▸ **Work request**: Check each line of the material below for "Repair" and copy those where it appears.

*** Opening Entries shown ***

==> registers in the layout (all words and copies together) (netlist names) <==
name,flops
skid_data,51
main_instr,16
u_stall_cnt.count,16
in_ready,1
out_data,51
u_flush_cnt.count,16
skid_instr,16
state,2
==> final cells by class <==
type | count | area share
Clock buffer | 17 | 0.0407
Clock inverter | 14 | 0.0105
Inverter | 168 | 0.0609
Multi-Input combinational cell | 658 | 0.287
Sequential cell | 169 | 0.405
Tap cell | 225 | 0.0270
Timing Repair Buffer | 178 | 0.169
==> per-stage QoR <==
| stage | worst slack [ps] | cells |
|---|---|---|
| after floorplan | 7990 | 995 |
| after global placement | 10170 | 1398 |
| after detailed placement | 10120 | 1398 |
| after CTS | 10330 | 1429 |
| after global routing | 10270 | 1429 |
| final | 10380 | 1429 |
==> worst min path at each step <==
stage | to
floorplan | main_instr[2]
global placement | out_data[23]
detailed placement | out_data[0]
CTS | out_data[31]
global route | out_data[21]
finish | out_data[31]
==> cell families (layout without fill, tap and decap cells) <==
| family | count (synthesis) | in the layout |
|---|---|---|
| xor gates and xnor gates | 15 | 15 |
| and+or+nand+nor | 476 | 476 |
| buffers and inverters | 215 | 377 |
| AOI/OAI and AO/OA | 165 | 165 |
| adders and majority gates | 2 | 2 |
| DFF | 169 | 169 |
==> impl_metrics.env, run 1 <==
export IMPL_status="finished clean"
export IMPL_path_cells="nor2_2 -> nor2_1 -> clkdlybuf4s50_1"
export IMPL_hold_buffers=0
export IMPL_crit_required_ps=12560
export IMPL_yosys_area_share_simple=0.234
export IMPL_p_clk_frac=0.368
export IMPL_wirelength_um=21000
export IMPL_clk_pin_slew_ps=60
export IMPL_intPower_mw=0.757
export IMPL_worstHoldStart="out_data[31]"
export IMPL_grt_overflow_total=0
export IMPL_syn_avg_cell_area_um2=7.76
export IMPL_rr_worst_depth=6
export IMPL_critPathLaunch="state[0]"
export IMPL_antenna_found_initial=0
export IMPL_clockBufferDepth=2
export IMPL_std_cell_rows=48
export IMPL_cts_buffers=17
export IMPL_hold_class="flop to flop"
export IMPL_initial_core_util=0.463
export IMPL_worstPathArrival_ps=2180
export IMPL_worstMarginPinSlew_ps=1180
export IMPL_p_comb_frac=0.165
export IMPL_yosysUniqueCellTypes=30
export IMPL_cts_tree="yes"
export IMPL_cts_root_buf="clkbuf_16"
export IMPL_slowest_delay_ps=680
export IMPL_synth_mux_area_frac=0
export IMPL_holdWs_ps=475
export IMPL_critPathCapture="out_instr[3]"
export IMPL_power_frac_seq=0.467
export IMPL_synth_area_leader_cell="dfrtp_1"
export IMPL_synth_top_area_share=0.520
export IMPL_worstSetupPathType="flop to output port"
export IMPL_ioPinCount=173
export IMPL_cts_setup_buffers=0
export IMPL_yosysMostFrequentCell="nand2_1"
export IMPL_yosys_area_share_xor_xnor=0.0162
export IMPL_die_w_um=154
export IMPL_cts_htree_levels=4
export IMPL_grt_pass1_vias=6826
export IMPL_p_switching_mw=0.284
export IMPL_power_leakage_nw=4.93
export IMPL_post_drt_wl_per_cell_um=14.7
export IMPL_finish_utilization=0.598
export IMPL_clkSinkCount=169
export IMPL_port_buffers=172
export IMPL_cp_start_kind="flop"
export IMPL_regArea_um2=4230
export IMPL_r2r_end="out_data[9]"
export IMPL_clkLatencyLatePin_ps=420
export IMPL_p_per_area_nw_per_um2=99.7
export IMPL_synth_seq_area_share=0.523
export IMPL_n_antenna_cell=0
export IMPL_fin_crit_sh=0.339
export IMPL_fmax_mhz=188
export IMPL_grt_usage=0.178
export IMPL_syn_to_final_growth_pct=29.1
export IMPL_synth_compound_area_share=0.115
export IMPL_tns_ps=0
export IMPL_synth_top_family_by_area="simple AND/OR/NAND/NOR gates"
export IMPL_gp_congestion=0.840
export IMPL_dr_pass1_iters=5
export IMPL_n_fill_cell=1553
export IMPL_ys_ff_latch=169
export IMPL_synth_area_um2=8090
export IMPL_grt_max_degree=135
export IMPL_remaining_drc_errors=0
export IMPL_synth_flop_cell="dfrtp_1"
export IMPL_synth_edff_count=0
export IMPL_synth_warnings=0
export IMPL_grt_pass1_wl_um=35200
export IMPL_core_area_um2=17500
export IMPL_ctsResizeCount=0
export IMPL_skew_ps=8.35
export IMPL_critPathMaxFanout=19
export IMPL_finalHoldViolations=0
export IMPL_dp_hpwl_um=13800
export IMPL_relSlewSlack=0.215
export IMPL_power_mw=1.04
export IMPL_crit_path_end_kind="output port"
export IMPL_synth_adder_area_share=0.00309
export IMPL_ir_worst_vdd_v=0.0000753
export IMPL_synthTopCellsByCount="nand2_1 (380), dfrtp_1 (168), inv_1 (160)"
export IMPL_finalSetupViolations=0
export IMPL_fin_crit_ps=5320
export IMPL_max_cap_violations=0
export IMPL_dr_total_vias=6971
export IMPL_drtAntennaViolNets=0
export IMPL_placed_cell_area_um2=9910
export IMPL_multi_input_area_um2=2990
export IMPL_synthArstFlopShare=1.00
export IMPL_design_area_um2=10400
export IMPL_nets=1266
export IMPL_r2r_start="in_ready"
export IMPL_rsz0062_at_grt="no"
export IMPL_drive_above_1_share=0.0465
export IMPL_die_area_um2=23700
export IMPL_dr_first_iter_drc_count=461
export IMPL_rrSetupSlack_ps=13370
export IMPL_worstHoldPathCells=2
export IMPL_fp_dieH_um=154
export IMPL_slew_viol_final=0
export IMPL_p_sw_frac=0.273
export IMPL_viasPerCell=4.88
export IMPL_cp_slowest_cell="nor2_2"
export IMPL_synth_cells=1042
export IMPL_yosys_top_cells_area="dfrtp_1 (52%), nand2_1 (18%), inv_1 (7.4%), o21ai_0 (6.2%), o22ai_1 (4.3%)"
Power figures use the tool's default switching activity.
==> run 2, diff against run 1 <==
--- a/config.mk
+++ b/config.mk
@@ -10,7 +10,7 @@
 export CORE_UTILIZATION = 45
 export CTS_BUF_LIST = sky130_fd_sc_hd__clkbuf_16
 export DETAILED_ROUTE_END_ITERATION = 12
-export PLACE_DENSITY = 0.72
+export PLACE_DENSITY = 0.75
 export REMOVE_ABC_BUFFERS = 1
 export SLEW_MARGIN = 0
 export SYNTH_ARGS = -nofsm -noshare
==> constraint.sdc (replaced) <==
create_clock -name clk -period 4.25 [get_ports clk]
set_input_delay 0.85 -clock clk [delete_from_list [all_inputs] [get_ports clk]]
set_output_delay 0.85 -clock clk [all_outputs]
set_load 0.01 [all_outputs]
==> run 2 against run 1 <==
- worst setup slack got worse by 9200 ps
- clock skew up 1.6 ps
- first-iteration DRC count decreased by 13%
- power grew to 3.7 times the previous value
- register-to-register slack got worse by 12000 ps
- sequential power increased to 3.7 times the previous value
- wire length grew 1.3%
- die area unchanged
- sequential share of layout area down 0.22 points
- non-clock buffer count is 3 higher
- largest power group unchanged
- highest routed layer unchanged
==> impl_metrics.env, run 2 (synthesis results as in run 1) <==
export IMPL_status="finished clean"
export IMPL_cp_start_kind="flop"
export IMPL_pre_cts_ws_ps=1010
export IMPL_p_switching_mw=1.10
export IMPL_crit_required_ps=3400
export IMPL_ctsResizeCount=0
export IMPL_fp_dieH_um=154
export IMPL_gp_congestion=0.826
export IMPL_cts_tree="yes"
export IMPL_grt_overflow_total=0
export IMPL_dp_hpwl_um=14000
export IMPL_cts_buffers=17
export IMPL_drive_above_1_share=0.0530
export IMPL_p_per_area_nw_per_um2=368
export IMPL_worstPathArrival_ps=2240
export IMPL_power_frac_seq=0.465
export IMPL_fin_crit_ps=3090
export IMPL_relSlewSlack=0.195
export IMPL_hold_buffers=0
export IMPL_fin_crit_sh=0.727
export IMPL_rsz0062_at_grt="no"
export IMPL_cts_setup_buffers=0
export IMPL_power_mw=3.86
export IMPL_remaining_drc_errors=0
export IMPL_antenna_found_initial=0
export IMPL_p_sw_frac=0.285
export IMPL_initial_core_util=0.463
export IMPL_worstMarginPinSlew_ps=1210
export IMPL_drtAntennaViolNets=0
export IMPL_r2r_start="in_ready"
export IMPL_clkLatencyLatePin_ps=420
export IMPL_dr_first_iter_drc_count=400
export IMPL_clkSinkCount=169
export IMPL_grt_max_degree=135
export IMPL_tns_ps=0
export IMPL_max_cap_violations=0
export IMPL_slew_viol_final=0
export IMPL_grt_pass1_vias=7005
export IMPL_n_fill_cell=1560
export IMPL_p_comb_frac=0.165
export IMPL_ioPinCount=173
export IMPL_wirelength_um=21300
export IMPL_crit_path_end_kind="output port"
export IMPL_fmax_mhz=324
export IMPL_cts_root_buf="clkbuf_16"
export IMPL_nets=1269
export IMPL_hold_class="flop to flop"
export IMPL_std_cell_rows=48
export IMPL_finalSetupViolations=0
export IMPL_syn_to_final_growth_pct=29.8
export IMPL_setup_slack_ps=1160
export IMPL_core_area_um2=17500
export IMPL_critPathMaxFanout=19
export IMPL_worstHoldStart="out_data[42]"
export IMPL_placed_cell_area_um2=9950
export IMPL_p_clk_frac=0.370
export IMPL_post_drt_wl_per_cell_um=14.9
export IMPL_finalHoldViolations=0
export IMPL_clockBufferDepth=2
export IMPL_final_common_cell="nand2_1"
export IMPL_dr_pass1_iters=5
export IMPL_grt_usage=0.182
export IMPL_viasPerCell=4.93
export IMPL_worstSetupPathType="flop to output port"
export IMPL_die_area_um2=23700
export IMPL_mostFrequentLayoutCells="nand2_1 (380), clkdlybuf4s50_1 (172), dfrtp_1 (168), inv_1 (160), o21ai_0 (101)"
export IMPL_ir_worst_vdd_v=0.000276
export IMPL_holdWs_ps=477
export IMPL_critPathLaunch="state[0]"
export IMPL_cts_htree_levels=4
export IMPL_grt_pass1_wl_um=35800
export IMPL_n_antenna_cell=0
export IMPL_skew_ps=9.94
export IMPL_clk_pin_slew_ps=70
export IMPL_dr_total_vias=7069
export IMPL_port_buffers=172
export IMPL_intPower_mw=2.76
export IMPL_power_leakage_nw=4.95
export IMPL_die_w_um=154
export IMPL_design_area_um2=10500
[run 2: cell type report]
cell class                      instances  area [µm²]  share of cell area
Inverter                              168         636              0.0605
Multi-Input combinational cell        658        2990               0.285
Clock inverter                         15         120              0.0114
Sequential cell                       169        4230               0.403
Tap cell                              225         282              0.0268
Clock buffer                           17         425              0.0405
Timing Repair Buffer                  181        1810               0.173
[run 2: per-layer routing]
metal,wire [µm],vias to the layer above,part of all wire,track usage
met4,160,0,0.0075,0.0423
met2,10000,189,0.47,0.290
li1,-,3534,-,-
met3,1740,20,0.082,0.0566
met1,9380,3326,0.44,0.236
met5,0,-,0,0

*** Closing Entries shown ***

▸ **Written answer**:
Timing Repair Buffer | 178 | 0.169
Timing Repair Buffer                  181        1810               0.173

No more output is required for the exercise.